• YOUR GOAL
Which of the lines below mention the word "inverters"? Pull each one out.

MATERIAL SUPPLIED: Begin

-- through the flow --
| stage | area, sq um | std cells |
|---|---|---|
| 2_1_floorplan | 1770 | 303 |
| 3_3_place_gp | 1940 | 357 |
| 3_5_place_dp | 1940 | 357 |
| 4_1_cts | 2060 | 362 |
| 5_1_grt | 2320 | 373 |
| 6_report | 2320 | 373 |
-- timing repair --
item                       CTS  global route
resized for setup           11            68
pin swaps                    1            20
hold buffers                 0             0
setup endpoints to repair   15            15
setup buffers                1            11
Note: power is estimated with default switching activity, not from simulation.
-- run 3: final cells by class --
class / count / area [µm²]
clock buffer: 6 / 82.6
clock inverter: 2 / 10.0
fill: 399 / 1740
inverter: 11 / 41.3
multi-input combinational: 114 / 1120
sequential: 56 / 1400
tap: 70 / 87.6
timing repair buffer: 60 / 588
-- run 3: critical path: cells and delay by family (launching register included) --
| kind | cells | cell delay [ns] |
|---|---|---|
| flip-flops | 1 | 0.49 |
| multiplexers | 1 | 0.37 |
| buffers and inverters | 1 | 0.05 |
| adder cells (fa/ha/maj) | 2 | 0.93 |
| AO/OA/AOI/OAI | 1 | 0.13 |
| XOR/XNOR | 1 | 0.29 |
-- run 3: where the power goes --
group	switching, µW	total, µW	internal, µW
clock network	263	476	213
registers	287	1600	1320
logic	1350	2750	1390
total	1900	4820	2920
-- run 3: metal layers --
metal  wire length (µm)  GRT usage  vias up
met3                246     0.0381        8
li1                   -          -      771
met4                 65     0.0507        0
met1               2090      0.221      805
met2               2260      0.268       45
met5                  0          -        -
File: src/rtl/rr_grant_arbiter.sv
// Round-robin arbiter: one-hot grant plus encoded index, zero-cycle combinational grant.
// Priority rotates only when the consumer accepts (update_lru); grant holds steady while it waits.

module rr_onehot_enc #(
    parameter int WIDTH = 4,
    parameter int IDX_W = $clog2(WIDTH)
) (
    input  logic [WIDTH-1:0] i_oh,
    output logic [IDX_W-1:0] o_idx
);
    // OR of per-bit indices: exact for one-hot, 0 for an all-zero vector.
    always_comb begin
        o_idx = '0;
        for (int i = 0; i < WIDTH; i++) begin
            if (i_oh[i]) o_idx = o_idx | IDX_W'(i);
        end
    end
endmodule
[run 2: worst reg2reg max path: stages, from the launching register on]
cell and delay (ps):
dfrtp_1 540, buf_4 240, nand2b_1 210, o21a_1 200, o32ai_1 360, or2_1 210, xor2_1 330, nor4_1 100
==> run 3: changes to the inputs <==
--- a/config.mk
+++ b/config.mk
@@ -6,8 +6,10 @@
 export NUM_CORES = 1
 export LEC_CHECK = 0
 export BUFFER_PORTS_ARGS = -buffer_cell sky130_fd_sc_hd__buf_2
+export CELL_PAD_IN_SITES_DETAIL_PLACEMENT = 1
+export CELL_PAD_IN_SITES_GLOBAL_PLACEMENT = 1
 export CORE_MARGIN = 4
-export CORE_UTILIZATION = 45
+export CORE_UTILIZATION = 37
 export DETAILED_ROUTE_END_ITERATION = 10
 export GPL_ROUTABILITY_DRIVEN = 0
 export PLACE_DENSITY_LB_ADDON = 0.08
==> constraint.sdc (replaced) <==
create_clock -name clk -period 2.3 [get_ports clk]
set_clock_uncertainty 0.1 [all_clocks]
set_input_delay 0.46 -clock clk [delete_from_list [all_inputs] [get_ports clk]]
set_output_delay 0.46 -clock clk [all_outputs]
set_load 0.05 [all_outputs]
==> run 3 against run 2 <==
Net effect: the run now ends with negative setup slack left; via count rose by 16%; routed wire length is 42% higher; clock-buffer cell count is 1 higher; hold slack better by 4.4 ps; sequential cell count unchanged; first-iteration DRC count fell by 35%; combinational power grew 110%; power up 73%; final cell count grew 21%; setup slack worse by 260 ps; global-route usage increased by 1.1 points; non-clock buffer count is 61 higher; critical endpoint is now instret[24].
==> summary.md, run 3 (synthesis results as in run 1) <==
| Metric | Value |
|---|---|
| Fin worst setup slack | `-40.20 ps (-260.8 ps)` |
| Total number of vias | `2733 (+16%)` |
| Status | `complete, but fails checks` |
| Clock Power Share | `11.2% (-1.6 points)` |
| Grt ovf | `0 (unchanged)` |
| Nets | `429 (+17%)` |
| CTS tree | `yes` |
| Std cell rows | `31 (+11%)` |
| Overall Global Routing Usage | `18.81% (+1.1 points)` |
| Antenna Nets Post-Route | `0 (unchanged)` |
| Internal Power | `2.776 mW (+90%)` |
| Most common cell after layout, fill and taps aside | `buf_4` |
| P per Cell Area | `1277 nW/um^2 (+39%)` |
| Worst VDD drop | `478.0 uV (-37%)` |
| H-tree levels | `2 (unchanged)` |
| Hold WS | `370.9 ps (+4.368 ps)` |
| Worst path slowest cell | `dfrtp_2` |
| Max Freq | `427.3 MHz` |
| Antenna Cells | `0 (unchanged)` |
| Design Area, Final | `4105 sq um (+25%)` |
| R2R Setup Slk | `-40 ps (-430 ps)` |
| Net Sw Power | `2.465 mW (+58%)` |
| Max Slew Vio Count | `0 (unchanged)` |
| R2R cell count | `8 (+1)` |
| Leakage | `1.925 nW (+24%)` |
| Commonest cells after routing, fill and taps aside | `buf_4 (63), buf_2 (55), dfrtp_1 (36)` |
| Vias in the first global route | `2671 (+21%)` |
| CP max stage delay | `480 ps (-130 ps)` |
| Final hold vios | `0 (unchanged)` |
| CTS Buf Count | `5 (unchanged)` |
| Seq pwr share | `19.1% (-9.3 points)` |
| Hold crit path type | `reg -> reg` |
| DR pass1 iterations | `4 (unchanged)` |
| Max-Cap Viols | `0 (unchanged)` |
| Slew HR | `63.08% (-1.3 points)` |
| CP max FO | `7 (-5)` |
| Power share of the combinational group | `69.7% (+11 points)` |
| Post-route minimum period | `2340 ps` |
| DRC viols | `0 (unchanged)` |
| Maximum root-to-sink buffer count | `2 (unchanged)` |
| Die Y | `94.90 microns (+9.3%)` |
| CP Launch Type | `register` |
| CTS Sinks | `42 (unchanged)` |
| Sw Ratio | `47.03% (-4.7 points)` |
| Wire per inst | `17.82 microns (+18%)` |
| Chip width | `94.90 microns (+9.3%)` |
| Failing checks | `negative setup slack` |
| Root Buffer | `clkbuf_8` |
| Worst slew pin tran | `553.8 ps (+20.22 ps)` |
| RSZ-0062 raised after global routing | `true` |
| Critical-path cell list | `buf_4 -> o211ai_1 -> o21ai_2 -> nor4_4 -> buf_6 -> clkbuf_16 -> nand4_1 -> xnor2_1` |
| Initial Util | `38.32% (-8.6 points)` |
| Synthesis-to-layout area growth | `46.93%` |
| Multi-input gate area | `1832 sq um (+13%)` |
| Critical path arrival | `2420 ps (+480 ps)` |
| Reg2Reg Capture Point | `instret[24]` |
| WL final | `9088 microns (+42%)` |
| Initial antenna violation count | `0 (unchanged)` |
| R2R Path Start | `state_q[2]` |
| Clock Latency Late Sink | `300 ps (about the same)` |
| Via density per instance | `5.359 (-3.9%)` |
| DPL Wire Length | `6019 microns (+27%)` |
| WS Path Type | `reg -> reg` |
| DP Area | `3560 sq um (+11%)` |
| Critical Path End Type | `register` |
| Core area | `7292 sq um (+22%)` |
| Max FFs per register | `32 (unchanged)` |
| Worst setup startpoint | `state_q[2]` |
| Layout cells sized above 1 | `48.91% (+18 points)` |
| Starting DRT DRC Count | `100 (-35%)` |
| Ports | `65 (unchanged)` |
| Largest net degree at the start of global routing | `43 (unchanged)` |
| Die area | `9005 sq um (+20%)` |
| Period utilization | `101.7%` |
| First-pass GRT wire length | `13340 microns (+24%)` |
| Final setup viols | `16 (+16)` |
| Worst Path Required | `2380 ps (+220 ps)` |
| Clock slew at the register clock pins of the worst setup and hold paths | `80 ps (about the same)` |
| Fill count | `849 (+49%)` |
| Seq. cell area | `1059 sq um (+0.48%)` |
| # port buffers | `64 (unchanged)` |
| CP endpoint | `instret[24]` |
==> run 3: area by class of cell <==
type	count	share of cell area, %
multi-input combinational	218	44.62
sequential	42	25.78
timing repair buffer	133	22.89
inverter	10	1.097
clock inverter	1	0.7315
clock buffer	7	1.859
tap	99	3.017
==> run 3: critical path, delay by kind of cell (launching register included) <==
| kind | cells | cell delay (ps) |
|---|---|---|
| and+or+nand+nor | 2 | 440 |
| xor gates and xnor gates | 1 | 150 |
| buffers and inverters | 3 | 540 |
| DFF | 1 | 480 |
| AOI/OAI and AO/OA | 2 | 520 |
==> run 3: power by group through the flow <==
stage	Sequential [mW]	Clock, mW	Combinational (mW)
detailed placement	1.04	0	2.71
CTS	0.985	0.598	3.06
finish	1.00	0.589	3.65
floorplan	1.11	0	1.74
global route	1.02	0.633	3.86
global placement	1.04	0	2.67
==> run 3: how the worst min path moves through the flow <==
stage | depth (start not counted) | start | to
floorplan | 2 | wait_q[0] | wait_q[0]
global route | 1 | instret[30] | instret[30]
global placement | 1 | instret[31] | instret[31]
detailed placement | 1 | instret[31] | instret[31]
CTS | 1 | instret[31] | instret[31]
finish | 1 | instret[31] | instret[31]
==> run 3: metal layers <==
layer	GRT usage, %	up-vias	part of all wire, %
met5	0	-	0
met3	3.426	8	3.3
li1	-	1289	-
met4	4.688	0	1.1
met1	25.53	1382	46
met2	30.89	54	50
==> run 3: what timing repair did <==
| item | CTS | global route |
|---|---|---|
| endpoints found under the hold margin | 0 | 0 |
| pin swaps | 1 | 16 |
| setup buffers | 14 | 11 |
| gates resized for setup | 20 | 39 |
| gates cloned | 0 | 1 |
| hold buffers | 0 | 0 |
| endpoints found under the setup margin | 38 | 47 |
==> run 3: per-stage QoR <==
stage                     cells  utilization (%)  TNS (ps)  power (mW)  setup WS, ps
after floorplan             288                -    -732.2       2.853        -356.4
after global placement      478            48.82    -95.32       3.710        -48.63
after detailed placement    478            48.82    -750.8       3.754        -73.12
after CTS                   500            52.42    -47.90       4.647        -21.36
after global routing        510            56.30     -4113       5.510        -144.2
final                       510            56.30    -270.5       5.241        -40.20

MATERIAL SUPPLIED: End

• ANSWER BOX
| buffers and inverters | 1 | 0.05 |
| buffers and inverters | 3 | 540 |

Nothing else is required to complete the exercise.